→ **ABOUT THIS EXERCISE**
Your answer should consist of every line in the records that holds "more".

Stored items
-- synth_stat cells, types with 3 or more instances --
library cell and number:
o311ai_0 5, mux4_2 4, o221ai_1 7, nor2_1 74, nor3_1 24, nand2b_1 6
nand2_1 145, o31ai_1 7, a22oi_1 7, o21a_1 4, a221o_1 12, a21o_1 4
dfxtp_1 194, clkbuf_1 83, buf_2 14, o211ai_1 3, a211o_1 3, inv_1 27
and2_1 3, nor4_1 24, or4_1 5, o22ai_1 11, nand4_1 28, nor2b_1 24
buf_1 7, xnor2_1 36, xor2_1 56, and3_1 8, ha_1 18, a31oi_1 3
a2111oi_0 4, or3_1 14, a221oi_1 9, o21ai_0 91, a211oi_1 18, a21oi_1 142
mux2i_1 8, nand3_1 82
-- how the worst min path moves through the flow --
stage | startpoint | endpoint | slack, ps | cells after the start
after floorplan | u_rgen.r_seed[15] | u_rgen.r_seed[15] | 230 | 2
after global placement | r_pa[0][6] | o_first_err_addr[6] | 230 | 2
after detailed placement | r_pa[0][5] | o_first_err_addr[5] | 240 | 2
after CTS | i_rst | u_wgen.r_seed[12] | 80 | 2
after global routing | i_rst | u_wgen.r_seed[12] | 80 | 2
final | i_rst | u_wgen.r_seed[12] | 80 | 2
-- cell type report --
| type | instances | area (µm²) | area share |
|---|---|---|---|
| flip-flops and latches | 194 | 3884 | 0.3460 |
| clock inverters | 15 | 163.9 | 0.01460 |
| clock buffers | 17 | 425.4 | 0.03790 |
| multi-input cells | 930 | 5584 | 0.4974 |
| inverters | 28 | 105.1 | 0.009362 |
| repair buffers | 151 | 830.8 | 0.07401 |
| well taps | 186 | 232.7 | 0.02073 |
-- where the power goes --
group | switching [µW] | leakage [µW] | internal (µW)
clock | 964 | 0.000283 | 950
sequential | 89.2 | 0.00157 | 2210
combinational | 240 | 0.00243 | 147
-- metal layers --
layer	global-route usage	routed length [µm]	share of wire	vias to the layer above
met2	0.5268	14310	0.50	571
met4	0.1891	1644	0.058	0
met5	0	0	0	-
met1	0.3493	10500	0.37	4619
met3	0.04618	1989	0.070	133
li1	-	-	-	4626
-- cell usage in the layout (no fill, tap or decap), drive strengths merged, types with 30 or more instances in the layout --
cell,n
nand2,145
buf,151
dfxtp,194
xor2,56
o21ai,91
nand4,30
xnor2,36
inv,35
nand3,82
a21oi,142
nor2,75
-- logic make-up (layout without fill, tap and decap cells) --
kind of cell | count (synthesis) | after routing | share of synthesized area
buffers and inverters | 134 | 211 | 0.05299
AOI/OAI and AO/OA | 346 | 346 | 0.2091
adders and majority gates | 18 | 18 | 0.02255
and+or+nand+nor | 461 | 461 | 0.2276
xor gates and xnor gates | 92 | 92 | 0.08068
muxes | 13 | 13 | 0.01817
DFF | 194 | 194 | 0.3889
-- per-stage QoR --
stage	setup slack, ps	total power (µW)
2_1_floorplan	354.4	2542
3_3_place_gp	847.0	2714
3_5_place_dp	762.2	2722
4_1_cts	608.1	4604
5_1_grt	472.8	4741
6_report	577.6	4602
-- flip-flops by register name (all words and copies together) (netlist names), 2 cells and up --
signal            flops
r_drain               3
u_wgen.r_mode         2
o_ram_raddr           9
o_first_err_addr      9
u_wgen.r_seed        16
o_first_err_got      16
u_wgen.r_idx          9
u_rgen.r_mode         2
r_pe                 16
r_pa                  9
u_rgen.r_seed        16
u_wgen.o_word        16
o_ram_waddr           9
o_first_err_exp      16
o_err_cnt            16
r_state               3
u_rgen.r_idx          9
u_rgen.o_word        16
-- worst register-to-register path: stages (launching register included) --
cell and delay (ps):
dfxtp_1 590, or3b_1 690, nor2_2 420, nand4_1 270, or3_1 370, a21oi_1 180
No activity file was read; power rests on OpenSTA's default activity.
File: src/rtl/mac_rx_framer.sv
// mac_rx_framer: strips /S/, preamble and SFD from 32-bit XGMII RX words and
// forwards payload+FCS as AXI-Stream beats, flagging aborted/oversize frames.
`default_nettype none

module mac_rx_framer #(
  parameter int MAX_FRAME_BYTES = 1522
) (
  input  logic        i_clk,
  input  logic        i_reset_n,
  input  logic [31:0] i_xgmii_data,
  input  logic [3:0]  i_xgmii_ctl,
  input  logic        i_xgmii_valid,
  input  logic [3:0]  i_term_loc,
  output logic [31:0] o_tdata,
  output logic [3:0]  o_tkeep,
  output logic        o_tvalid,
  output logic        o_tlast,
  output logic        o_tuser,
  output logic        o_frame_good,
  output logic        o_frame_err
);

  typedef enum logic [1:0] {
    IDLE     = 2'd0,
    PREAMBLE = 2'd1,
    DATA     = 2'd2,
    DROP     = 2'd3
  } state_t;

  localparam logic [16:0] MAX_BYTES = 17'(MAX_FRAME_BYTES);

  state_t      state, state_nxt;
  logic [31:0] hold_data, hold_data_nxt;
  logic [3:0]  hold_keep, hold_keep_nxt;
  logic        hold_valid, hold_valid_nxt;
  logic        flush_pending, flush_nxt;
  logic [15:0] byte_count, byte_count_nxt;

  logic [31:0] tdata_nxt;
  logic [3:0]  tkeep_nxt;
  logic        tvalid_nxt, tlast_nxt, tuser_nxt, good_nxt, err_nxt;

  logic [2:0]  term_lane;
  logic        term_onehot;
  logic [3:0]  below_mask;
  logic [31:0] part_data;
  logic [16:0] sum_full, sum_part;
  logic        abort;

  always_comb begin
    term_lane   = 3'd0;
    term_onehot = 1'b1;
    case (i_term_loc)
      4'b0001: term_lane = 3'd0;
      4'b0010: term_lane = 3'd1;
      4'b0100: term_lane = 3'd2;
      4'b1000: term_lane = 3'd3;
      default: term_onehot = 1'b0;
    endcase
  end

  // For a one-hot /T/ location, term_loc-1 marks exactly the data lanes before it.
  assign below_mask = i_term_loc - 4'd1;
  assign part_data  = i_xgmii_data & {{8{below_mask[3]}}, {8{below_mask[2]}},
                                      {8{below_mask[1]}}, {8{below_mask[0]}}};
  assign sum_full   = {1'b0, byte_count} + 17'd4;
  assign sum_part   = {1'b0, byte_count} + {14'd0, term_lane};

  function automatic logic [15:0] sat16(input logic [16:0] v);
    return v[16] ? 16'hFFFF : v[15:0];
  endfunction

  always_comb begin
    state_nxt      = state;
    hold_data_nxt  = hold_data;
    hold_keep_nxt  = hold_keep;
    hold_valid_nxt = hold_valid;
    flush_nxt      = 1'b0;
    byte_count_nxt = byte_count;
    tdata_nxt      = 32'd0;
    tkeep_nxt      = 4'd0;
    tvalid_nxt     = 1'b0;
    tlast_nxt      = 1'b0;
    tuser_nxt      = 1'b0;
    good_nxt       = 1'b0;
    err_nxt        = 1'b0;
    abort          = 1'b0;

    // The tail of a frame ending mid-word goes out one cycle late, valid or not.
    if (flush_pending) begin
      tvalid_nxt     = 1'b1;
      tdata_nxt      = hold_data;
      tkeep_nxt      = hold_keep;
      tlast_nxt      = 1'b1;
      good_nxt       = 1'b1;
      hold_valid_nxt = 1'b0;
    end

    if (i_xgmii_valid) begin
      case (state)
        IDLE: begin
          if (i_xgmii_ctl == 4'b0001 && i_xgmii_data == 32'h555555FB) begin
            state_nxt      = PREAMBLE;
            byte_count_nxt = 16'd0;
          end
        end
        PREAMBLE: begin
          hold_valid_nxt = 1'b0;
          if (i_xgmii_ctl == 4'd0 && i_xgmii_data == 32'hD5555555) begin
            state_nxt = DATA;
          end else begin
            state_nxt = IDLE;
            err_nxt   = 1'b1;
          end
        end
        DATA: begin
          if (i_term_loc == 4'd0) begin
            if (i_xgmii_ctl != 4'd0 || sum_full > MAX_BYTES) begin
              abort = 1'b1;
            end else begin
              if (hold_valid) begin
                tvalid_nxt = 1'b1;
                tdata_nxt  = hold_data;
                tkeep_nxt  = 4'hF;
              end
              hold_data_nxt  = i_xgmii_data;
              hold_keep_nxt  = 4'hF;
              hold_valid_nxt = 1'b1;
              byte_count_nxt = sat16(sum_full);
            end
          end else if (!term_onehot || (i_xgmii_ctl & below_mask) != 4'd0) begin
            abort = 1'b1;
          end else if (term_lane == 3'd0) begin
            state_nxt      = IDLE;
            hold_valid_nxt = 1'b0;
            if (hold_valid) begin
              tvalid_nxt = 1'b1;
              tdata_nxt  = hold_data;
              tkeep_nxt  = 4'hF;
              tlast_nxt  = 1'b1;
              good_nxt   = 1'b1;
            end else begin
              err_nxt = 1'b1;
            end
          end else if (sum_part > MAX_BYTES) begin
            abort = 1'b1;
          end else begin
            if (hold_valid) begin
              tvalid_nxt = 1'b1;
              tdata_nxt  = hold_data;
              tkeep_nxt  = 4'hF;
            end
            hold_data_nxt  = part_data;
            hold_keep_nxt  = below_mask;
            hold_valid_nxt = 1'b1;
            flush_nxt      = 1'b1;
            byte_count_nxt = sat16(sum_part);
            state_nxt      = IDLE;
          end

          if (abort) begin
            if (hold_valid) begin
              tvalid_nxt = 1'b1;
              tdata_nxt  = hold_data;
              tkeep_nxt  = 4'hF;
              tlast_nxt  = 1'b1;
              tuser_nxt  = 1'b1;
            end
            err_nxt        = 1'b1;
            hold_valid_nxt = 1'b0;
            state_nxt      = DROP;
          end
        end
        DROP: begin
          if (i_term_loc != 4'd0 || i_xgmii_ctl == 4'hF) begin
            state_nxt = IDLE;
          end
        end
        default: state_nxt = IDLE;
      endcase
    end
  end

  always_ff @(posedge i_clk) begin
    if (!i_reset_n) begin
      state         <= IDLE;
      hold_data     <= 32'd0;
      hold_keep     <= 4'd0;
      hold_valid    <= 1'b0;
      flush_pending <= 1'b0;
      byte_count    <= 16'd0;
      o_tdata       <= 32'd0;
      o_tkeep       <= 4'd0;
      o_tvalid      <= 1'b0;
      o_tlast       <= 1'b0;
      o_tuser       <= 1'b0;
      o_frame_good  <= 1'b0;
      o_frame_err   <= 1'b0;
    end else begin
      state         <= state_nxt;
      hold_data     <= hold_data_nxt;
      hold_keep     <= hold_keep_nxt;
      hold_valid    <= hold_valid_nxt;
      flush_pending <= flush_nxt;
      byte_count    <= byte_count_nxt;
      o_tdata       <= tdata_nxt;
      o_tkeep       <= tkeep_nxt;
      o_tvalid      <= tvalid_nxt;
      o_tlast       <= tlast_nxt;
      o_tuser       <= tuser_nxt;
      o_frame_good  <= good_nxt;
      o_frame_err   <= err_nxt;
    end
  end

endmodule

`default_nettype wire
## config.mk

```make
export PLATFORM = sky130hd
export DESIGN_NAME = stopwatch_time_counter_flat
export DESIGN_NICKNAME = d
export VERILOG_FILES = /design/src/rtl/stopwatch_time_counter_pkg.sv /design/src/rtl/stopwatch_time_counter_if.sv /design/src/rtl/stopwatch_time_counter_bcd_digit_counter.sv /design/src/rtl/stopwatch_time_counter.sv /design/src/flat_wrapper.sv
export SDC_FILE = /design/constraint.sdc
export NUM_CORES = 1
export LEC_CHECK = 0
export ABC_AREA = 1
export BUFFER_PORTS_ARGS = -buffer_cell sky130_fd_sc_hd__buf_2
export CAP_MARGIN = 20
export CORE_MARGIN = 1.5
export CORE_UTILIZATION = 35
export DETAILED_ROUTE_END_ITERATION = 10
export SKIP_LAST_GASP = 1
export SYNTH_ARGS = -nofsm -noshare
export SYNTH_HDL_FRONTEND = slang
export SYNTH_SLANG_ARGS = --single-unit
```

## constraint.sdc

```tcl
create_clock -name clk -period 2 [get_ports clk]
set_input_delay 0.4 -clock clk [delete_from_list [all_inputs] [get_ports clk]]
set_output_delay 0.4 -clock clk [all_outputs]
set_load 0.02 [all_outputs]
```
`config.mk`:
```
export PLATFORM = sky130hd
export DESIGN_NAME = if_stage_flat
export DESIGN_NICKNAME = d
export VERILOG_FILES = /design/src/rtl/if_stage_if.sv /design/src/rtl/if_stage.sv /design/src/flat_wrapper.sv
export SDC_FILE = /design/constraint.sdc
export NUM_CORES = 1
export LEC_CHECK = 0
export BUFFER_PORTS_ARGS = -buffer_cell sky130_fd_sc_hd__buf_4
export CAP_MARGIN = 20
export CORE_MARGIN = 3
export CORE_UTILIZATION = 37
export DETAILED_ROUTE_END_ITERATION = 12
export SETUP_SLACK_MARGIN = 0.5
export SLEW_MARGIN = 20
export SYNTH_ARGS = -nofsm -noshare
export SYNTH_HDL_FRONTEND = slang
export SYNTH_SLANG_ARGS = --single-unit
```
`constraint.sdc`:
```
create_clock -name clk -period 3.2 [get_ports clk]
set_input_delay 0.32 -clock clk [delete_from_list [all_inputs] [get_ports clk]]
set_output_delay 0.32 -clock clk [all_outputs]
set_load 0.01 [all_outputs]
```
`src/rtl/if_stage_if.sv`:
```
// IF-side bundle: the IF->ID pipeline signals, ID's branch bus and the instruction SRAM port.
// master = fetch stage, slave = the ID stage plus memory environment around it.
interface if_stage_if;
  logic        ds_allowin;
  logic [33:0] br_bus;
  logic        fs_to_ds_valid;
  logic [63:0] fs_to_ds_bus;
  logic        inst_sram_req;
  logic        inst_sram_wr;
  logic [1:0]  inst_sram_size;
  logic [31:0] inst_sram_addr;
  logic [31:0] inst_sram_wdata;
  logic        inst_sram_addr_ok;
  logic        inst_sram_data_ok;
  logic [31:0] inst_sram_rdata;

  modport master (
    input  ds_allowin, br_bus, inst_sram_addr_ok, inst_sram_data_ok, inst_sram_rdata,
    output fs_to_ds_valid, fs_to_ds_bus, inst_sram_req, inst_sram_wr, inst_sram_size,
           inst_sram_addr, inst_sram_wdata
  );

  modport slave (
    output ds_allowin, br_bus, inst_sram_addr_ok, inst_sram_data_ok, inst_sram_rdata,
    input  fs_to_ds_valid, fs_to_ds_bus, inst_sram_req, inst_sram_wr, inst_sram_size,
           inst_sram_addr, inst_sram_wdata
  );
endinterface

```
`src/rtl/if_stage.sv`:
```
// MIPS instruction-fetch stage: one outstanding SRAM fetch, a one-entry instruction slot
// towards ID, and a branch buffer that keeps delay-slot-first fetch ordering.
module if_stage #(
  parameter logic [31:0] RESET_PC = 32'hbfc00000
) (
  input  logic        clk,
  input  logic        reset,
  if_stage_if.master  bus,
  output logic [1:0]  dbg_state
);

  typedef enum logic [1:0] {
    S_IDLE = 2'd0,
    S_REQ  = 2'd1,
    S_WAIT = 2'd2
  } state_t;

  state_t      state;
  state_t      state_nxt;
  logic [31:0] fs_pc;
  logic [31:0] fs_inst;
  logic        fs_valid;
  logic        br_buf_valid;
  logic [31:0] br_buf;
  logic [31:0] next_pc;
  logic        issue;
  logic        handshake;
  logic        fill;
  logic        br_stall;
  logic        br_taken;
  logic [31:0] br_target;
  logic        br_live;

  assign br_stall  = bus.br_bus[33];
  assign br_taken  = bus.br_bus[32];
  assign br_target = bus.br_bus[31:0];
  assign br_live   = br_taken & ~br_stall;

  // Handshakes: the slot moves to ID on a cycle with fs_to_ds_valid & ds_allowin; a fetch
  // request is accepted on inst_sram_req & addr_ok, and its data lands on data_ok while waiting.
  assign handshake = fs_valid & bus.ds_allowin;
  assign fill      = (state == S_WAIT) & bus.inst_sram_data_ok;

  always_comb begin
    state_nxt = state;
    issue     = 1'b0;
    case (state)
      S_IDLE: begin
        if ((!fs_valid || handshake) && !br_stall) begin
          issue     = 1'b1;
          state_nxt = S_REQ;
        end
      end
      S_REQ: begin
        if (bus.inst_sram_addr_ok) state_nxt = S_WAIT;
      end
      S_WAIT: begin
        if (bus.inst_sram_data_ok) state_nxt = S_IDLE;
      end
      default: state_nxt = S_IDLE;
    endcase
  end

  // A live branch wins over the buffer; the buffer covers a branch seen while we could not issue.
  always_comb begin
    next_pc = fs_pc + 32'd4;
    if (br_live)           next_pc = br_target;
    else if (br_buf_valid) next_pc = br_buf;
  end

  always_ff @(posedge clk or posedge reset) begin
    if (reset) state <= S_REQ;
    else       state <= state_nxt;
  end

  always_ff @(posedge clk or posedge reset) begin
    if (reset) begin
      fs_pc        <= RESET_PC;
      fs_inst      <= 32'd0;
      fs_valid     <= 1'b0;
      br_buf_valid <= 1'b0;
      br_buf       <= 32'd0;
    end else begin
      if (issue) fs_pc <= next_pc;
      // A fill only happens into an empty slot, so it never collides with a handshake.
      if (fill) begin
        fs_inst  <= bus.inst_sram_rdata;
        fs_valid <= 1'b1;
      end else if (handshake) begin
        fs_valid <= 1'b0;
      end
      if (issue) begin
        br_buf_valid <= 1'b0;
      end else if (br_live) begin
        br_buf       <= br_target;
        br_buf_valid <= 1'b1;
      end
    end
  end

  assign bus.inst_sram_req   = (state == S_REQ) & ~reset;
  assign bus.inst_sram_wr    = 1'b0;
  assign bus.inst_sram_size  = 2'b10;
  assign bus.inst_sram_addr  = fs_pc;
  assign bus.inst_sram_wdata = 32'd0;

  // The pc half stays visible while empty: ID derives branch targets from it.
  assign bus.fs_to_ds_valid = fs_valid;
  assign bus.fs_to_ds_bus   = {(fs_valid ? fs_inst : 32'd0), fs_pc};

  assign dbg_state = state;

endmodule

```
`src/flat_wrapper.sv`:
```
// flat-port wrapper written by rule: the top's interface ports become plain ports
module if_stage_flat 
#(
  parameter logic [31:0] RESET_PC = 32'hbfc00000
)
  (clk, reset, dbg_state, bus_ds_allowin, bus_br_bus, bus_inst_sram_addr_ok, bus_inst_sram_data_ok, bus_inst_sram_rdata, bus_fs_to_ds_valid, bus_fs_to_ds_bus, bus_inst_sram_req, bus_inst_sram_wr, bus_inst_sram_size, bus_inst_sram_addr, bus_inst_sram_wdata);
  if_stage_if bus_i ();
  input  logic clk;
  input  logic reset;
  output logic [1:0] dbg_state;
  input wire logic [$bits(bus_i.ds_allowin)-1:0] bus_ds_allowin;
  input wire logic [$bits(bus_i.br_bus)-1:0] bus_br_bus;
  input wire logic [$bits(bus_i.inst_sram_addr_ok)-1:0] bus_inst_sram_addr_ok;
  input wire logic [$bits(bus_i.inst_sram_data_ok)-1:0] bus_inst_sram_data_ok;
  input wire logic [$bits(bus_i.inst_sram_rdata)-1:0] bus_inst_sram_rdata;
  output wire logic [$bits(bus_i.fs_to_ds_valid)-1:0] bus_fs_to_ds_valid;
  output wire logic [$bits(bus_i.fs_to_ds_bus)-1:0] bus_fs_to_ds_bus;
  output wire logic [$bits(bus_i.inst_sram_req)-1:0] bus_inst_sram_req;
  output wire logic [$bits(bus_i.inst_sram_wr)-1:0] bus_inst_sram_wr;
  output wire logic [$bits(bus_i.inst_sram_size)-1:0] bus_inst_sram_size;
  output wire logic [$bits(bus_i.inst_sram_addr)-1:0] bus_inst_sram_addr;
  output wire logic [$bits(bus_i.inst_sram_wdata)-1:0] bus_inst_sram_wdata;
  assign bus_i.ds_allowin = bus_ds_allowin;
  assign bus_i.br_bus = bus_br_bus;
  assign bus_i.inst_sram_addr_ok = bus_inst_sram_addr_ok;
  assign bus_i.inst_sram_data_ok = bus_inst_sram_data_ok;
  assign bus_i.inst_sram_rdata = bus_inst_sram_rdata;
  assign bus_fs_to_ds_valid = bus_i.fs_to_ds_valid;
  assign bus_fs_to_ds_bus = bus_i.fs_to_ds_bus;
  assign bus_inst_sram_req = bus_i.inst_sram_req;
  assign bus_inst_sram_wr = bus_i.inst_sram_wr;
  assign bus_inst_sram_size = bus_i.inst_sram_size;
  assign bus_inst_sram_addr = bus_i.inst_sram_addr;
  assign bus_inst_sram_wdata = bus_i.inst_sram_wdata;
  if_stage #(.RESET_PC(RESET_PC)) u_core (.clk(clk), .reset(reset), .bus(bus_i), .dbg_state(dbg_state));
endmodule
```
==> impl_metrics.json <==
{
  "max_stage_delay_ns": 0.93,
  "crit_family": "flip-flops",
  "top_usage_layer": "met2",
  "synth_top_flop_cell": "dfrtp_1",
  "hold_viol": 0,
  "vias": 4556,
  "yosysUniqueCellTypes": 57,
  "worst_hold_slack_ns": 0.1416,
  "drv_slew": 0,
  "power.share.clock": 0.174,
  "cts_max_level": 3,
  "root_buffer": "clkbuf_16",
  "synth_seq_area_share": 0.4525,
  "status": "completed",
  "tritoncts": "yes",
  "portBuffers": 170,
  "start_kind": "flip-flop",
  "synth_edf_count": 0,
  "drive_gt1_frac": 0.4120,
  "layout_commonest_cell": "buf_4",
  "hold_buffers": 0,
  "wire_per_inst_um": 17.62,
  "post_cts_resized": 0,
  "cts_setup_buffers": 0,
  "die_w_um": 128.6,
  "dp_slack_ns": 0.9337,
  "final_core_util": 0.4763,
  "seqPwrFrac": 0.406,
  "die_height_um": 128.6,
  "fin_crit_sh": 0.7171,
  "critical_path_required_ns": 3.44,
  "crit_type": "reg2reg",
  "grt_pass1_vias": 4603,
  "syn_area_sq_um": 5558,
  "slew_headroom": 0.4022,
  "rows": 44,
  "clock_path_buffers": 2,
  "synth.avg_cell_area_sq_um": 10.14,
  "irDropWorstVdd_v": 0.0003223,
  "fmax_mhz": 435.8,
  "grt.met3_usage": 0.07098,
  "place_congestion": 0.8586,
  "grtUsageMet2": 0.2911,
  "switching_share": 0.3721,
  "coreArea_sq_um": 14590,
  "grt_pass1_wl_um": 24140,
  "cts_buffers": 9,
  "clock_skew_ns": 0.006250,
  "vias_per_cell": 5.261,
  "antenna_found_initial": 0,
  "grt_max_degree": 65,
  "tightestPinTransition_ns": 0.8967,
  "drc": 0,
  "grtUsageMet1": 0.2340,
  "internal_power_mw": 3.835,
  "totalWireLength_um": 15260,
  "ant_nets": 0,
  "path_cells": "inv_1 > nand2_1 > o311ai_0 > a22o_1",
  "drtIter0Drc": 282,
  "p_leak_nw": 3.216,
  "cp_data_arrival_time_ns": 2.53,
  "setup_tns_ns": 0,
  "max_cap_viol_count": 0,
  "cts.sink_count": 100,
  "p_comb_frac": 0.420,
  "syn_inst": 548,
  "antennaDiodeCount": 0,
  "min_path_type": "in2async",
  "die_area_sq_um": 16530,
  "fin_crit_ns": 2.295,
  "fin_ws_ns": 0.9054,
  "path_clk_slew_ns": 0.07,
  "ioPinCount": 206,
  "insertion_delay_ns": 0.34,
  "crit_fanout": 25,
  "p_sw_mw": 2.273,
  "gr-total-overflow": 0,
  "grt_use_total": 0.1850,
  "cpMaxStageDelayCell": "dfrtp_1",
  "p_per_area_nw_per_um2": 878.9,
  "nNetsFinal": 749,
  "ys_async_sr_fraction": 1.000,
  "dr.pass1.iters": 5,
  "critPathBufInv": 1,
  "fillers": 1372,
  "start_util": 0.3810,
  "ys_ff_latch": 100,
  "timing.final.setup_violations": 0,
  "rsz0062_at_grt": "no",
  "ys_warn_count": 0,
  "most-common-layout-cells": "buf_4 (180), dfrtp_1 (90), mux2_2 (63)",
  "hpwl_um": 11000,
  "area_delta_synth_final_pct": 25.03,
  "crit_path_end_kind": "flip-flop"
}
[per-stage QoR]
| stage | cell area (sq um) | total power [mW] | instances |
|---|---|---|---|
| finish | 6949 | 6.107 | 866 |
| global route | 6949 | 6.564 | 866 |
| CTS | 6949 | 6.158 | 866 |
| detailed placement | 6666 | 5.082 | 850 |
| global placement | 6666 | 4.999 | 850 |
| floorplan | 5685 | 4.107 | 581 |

→ **WRITTEN ANSWER**
-- synth_stat cells, types with 3 or more instances --
-- cell usage in the layout (no fill, tap or decap), drive strengths merged, types with 30 or more instances in the layout --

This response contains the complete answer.